Women have increasingly become a notable presence in Arabic coffeehouses, spaces that were traditionally dominated by men. In recent years, many coffeehouses have evolved into more inclusive environments, reflecting broader societal changes regarding women's rights and their participation in public life across the Arab world.

The industry has created jobs for women, both as employees and entrepreneurs, with cafés like Sisters’ Brew in Jeddah receiving attention as women-led businesses. Modern establishments now actively encourage female patronage, creating welcoming spaces for women to socialize, pursue education, and engage in cultural activities. Some coffeehouses have gone further by hosting events specifically aimed at women, such as book clubs, art exhibitions, and discussion panels, fostering a sense of community and belonging. Additionally, the rise of women-owned coffeehouses has contributed to greater visibility and empowerment for women in public spaces. Social media has also played a significant role in promoting these inclusive venues and normalizing women's presence in coffeehouse culture.

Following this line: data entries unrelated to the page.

## config.mk

```make
export PLATFORM = sky130hd
export DESIGN_NAME = cele90_div
export DESIGN_NICKNAME = d
export VERILOG_FILES = /design/src/design/cele90_div.sv
export SDC_FILE = /design/constraint.sdc
export NUM_CORES = 2
export LEC_CHECK = 0
export BUFFER_PORTS_ARGS = -buffer_cell sky130_fd_sc_hd__clkbuf_2
export CORE_MARGIN = 5
export CORE_UTILIZATION = 56
export CTS_BUF_LIST = sky130_fd_sc_hd__clkbuf_8
export CTS_CLUSTER_DIAMETER = 200
export DETAILED_ROUTE_END_ITERATION = 8
export PLACE_DENSITY = 0.72
export SYNTH_ARGS = -nofsm -noshare
export SYNTH_HDL_FRONTEND = slang
export SYNTH_MEMORY_MAX_BITS = 65536
export SYNTH_SLANG_ARGS = --single-unit
```

## constraint.sdc

```tcl
create_clock -name clk -period 5 [get_ports clk]
set_input_delay 0.5 -clock clk [delete_from_list [all_inputs] [get_ports clk]]
set_output_delay 0.5 -clock clk [all_outputs]
set_load 0.01 [all_outputs]
```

Despite these advancements, women still face challenges in certain regions, where cultural norms may restrict their access to coffeehouses. In conservative areas, women may encounter stigma or disapproval when visiting these spaces, which can discourage their participation and highlight the ongoing need for advocacy and awareness.

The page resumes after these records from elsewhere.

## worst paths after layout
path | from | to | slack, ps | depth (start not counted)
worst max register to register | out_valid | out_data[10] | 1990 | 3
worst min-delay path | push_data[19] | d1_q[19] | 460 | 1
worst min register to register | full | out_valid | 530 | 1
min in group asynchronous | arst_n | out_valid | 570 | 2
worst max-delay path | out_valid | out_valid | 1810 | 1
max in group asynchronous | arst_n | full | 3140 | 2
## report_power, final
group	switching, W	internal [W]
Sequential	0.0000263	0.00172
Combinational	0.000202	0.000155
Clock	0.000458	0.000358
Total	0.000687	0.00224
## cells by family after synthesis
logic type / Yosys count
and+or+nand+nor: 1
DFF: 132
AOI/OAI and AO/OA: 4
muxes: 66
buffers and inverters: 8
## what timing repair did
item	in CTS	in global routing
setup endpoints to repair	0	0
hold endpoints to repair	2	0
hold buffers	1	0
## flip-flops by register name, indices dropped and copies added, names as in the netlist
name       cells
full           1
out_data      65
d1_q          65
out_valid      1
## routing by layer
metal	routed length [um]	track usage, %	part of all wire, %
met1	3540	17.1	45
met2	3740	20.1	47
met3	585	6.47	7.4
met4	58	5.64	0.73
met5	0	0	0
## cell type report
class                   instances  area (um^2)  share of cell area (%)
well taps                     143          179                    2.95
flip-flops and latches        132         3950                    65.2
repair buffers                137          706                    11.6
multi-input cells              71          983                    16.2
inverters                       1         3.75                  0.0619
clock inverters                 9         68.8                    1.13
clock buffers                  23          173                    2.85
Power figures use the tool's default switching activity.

As coffeehouses become more inclusive, they play a vital role in shaping cultural dialogues, supporting female entrepreneurship, and promoting gender equality in the region.

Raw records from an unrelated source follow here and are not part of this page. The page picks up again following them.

$ cat src/design/cele90_mul.sv
// ----------------------------------------------------------------------------
// cele90_mul
// three-stage multiplier built from four half-width partial products
// ----------------------------------------------------------------------------
`timescale 1ns / 1ps

module cele90_mul #(
	parameter int A_W  = 35,
	parameter int B_W  = 35,
	parameter int SB_W = 1
) (
	input  logic               clk,
	input  logic               arst_n,
	input  logic               en,
	input  logic               in_valid,
	input  logic [A_W-1:0]     in_a,
	input  logic [B_W-1:0]     in_b,
	input  logic [SB_W-1:0]    in_sb,
	output logic               out_valid,
	output logic [A_W+B_W-1:0] out_prod,
	output logic [SB_W-1:0]    out_sb
);

	localparam int AL  = A_W / 2;
	localparam int AH  = A_W - AL;
	localparam int BL  = B_W / 2;
	localparam int BH  = B_W - BL;
	localparam int P_W = A_W + B_W;

	logic [AL+BL-1:0] ll_s1;
	logic [AL+BH-1:0] lh_s1;
	logic [AH+BL-1:0] hl_s1;
	logic [AH+BH-1:0] hh_s1;
	logic [P_W-1:0]   x1_s2;
	logic [P_W-1:0]   x2_s2;
	logic [P_W-1:0]   prod_s3;
	logic [SB_W-1:0]  sb_s1;
	logic [SB_W-1:0]  sb_s2;
	logic [SB_W-1:0]  sb_s3;
	logic [2:0]       vld_s;

	always_ff @(posedge clk or negedge arst_n) begin
		if (!arst_n) begin
			vld_s <= '0;
		end else if (en) begin
			vld_s <= {vld_s[1:0], in_valid};
		end
	end

	always_ff @(posedge clk) begin
		if (en) begin
			ll_s1   <= (AL+BL)'(in_a[AL-1:0]) * (AL+BL)'(in_b[BL-1:0]);
			lh_s1   <= (AL+BH)'(in_a[AL-1:0]) * (AL+BH)'(in_b[B_W-1:BL]);
			hl_s1   <= (AH+BL)'(in_a[A_W-1:AL]) * (AH+BL)'(in_b[BL-1:0]);
			hh_s1   <= (AH+BH)'(in_a[A_W-1:AL]) * (AH+BH)'(in_b[B_W-1:BL]);
			sb_s1   <= in_sb;
			x1_s2   <= P_W'(ll_s1) + (P_W'(lh_s1) << BL);
			x2_s2   <= (P_W'(hl_s1) << AL) + (P_W'(hh_s1) << (AL + BL));
			sb_s2   <= sb_s1;
			prod_s3 <= x1_s2 + x2_s2;
			sb_s3   <= sb_s2;
		end
	end

	assign out_valid = vld_s[2];
	assign out_prod  = prod_s3;
	assign out_sb    = sb_s3;

endmodule

$ cat config.mk
export PLATFORM = sky130hd
export DESIGN_NAME = cele90_mul
export DESIGN_NICKNAME = d
export VERILOG_FILES = /design/src/design/cele90_mul.sv
export SDC_FILE = /design/constraint.sdc
export NUM_CORES = 2
export LEC_CHECK = 0
export BUFFER_PORTS_ARGS = -buffer_cell sky130_fd_sc_hd__buf_2
export CORE_MARGIN = 2
export CORE_UTILIZATION = 45
export DETAILED_ROUTE_END_ITERATION = 16
export PLACE_DENSITY_LB_ADDON = 0.2
export SYNTH_ARGS = -nofsm -noshare
export SYNTH_HDL_FRONTEND = slang
export SYNTH_SLANG_ARGS = --single-unit
$ cat constraint.sdc
create_clock -name clk -period 4.1 [get_ports clk]
set_input_delay 0.82 -clock clk [delete_from_list [all_inputs] [get_ports clk]]
set_output_delay 0.82 -clock clk [all_outputs]
set_load 0.005 [all_outputs]
==> results.txt <==
----------------------------------------------------
[Layout]
  Fraction of layout instances using a drive strength above 1 ... 0.2502
  Summed area of non-filler cells in the final layout ... 68,150 µm²
  Utilization after layout ... 0.5703
  Area growth from synthesis to final layout ... 26.03%
  Filler Cells Inserted ... 10,511
  Multi-input logic area ... 41,850 µm²
  Total Nets Final ... 7,859
  Storage cell area ... 9654 µm²

[Worst hold path]
  Hold EP ... x2_s2[19]
  Min-delay src ... hl_s1[2]
  Min-Delay Path Depth ... 0
  Hold Path Class ... reg2reg

[Placed design]
  Placement Cell Area ... 62,490 µm²
  Quantity of I/O buffers inserted on ports ... 146
  Placer's final routability congestion estimate ... 0.8790
  Post-DP HPWL ... 119,700 µm

[Global route]
  Initial antenna violation count ... 11
  GRT Total Usage ... 0.2514
  Pin count of the biggest net entering global routing ... 88
  Vias in the first global route ... 43,701
  First-pass GRT wire length ... 240,200 µm
  GRT overflow ... 0

[Logic synthesis]
  Library cell with the highest instance count after synthesis ... sky130_fd_sc_hd__inv_1
  Share of synthesized registers carrying an async set or reset ... 0.009317
  Post-synthesis cell area ... 54,080 µm²
  Unique masters post-synth ... 77
  Share of the synthesized area in the top cell type ... 0.3558
  Number of flip-flops and latches in the synthesized netlist ... 322
  Ys flop type ... sky130_fd_sc_hd__edfxtp_1
  Top cell type by total area after synthesis ... sky130_fd_sc_hd__fa_1
  Gate count of the mapped netlist ... 5,597
  Mean instance size in the synthesized netlist ... 9.662 µm²
  Syn nets ... 7,140
  Number of synthesized flops with an enable pin ... 319
  Ranking of synthesized cells by instance count ... 1,194 x sky130_fd_sc_hd__inv_1, 961 x sky130_fd_sc_hd__fa_1, 777 x sky130_fd_sc_hd__nand2_1, 547 x sky130_fd_sc_hd__and2_1, 507 x sky130_fd_sc_hd__ha_1
  Ranking of synthesized cells by area ... sky130_fd_sc_hd__fa_1 36%, sky130_fd_sc_hd__edfxtp_1 18%, sky130_fd_sc_hd__ha_1 12%
  Part of the Yosys area used for sequential elements ... 0.1785
  Synthesis warning total ... 0

[Drt]
  Vias/cell ... 5.064
  Remaining DRCs ... 0
  Total vias in the final route ... 40,292
  Detailed router's first-iteration violation count ... 1,978
  Avg WL per Cell ... 18.73 µm
  Number of routed nets with antenna violations ... 0
  First drt pass iteration count ... 7
  Total wire length after detailed routing ... 149,100 µm

[Timing]
  Slew of the pin with the lowest slew margin ... 0.8921 ns
  Number of slew-limit violations in the final report ... 0
  Clock Skew ... 0.02189 ns
  Setup violation total in the final timing report ... 113
  Relative slew slack ... 0.4052
  Post-route fraction of the period consumed by the critical path ... 1.485
  Total Neg Setup Slack ... -153.57 ns
  Maximum clock rate ... 164.2 MHz
  Post-layout worst setup margin ... -1.989 ns
  Final Hold Slack ... 0.4109 ns
  Setup repair after global routing missed its margin ... true
  Min Tclk post-route ... 6.089 ns
  Final hold vios ... 0

[Critical path]
  Worst endpoint data arrival time ... 6.41 ns
  Worst reg-to-reg path cell count ... 12
  Sort of element at the start of the critical path ... primary input
  Setup Crit Path Kind ... in2reg
  Launching instance or port of the critical path ... in_b[5]
  Reg2Reg Capture Point ... out_prod[66]
  Register-to-Register Setup Slack ... 0.36 ns
  Nature of the critical path endpoint ... register
  Critical Path Fanout Max ... 7
  Data required time at the worst endpoint ... 4.42 ns
  Worst flop-to-flop path startpoint ... x1_s2[25]

[Clock tree]
  Number of buffers created by CTS ... 38
  Clk buf depth ... 3
  Clock-pin slew reported for the worst setup and hold paths after clock tree synthesis ... 0.06 ns
  Clock latency on the worst-skew pair ... 0.58 ns
  Count of H-tree levels built during CTS ... 2
  Sink Count ... 322
  Clock Root Buffer ... sky130_fd_sc_hd__clkbuf_16
  CTS tree ... done

[Floorplan]
  Area of the placeable core ... 119,500 µm²
  Die Y-Extent ... 350.7 µm
  Area of the die ... 123,000 µm²
  I/O pins ... 147
  Initial Util ... 0.4525
  Number of placement rows ... 127
  Horiz. Die Dim ... 350.7 µm

[Outcome]
  Result of the run ... finished, violations left
  Violated checks ... negative setup slack

[Job]
  Maximum capacitance violations ... 0

----------------------------------------------------
==> critical path, cell delays in order <==
cell and delay [ns]:
sky130_fd_sc_hd__buf_12 0.12, sky130_fd_sc_hd__buf_12 0.13, sky130_fd_sc_hd__and2_4 0.15, sky130_fd_sc_hd__fa_1 0.55, sky130_fd_sc_hd__inv_2 0.04, sky130_fd_sc_hd__fa_1 0.48
sky130_fd_sc_hd__fa_2 0.56, sky130_fd_sc_hd__inv_2 0.04, sky130_fd_sc_hd__fa_1 0.45, sky130_fd_sc_hd__fa_1 0.49, sky130_fd_sc_hd__inv_1 0.05, sky130_fd_sc_hd__fa_1 0.49
sky130_fd_sc_hd__inv_2 0.05, sky130_fd_sc_hd__ha_4 0.16, sky130_fd_sc_hd__a21o_1 0.17, sky130_fd_sc_hd__a21o_1 0.20, sky130_fd_sc_hd__a221oi_4 0.29, sky130_fd_sc_hd__o311ai_4 0.19
sky130_fd_sc_hd__a311o_1 0.34, sky130_fd_sc_hd__a221o_1 0.38, sky130_fd_sc_hd__a21oi_2 0.16, sky130_fd_sc_hd__xnor2_1 0.08
==> cell families (layout without fill, tap and decap cells) <==
kind of cell | Yosys count | in the layout | synth area share
other | 0 | 1 | 0
multiplexers | 3 | 3 | 0.0006247
flip-flops | 322 | 322 | 0.1785
AO/OA/AOI/OAI | 502 | 502 | 0.06263
XOR/XNOR | 232 | 232 | 0.03758
adder cells (fa/ha/maj) | 1468 | 1468 | 0.4731
buffers and inverters | 1442 | 2189 | 0.1002
AND/OR/NAND/NOR | 1628 | 1628 | 0.1473
==> stage by stage <==
stage	cells	setup WS, ns
detailed placement	7760	-2.794
finish	7957	-1.989
CTS	7926	-1.927
global route	7956	-2.113
floorplan	5597	-2.289
global placement	7760	-2.758
==> how the worst max path moves through the flow <==
stage	endpoint	slack, ns	depth (start not counted)
after floorplan	hl_s1[34]	-2.29	21
after global placement	ll_s1[33]	-2.76	23
after detailed placement	ll_s1[33]	-2.79	23
after CTS	hl_s1[31]	-1.93	22
after global routing	lh_s1[32]	-2.11	25
final	hl_s1[34]	-1.99	22
==> flip-flops by register name, summed over array words and instances (netlist names) <==
signal	cells
ll_s1	34
out_sb	1
x1_s2	53
sb_s2	1
sb_s1	1
x2_s2	53
out_prod	70
lh_s1	35
hl_s1	35
vld_s	3
hh_s1	36
==> cells in the final DEF (no fill, tap or decap), types with 14 or more instances in the layout <==
cell	count
sky130_fd_sc_hd__buf_2	83
sky130_fd_sc_hd__nand2_1	737
sky130_fd_sc_hd__nor2b_1	16
sky130_fd_sc_hd__nand3_1	35
sky130_fd_sc_hd__a21oi_1	99
sky130_fd_sc_hd__o21a_1	26
sky130_fd_sc_hd__xnor2_1	148
sky130_fd_sc_hd__buf_8	30
sky130_fd_sc_hd__o21bai_1	24
sky130_fd_sc_hd__ha_1	426
sky130_fd_sc_hd__and3_1	14
sky130_fd_sc_hd__xor2_1	47
sky130_fd_sc_hd__nor3_1	21
sky130_fd_sc_hd__fa_1	892
sky130_fd_sc_hd__buf_6	136
sky130_fd_sc_hd__inv_1	1098
sky130_fd_sc_hd__nand4_1	30
sky130_fd_sc_hd__and2_4	82
sky130_fd_sc_hd__o21ai_2	15
sky130_fd_sc_hd__nor2_1	83
sky130_fd_sc_hd__o21ai_0	40
sky130_fd_sc_hd__nand2b_1	19
sky130_fd_sc_hd__and2_1	465
sky130_fd_sc_hd__buf_12	89
sky130_fd_sc_hd__buf_4	574
sky130_fd_sc_hd__xnor2_2	22
sky130_fd_sc_hd__edfxtp_1	319
sky130_fd_sc_hd__clkbuf_16	41
sky130_fd_sc_hd__inv_2	96
sky130_fd_sc_hd__ha_4	68
sky130_fd_sc_hd__a21oi_2	51
sky130_fd_sc_hd__fa_2	69
sky130_fd_sc_hd__nand2_4	14
sky130_fd_sc_hd__nand2_2	26
sky130_fd_sc_hd__a21o_1	104
==> routing by layer <==
layer / GRT usage / share of wire / wire (µm) / vias up
li1: - / - / - / 18617
met1: 0.3307 / 0.43 / 63870 / 20560
met2: 0.4318 / 0.49 / 72720 / 860
met3: 0.03966 / 0.053 / 7921 / 241
met4: 0.06665 / 0.030 / 4453 / 14
met5: 0 / 0.00063 / 94 / -
==> timing repair <==
action                                  in CTS  in global routing
hold endpoints to repair                     3                  0
hold buffers                                 1                  0
endpoints found under the setup margin     115                114
pin swaps                                  253                237
resized for setup                          595                224
gates cloned                                12                  2
setup buffers                              100                 42
==> layout make-up <==
class	count	share of cell area
clock buffers	43	0.01454
diodes	1	0.00003672
repair buffers	927	0.1301
clock inverters	25	0.004186
well taps	1612	0.02960
inverters	1194	0.06576
multi-input cells	3833	0.6141
flip-flops and latches	322	0.1417
Power is left out: the tool's default activity adds up to more than one toggle a clock period on the data nets, which glitch-free logic cannot reach.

== Social and cultural role of coffeehouses ==
In Arabia, coffee serves not just as a drink but as a symbol of tradition, community, and aspiration. Initially, coffee was consumed in coffeehouses. Although they were originally intended as spots to enjoy coffee, they gradually evolved into gathering places where people connect and discuss their concerns. Coffee hospitality is considered a moral duty by more than 94% of Saudi families, while nearly three-quarters of young people visit coffeehouses (maqha) every week, fostering connections across generations. Some authors claim that coffeehouses served as a birthplace for literary styles like satire and social criticism. Today, however, the rebellious spirit present in early establishments is less apparent in contemporary coffee chains, which tend to emphasize convenience and modern aesthetics.

Coffeehouses were the primary place for people to congregate in the Ottoman Empire's major cities by the middle of the fifteenth century, and this practice quickly extended to Safavid Iran as well. These vibrant places soon became the centre of city life, attracting people to mingle, converse, and unwind—despite occasional attempts by the authorities to close them down out of concern that these meetings would inspire people to rebel against their authority.

In Arab culture, coffee has long been associated with important values like hospitality, generosity, and honor. Coffeehouses embodied these ideals. Offering coffee in these venues was a gesture of politeness and respect. Community leaders frequently used coffeehouses to bring people together, thus strengthening their function as centers of social unity. Gradually, coffeehouses became integral to public life, preserving ceremonial methods of making and serving coffee-often using the dallah and small finjan cups-that highlighted a shared sense of identity and togetherness.

At the time, the beverage was considered neither fully “ḥalāl” nor fully “ḥarām” across various cities and regions, including Egypt, Damascus, Mecca, and Medina. It became widely accepted only when Arabs from rural and desert areas adopted it and declared it permissible. Unlike the nightly practices of Sufis, who sought to drink coffee to aid spiritual devotion and concentration, strong coffee brewed at dawn and enjoyed before or after breakfast helped people remain energetic and alert throughout the day.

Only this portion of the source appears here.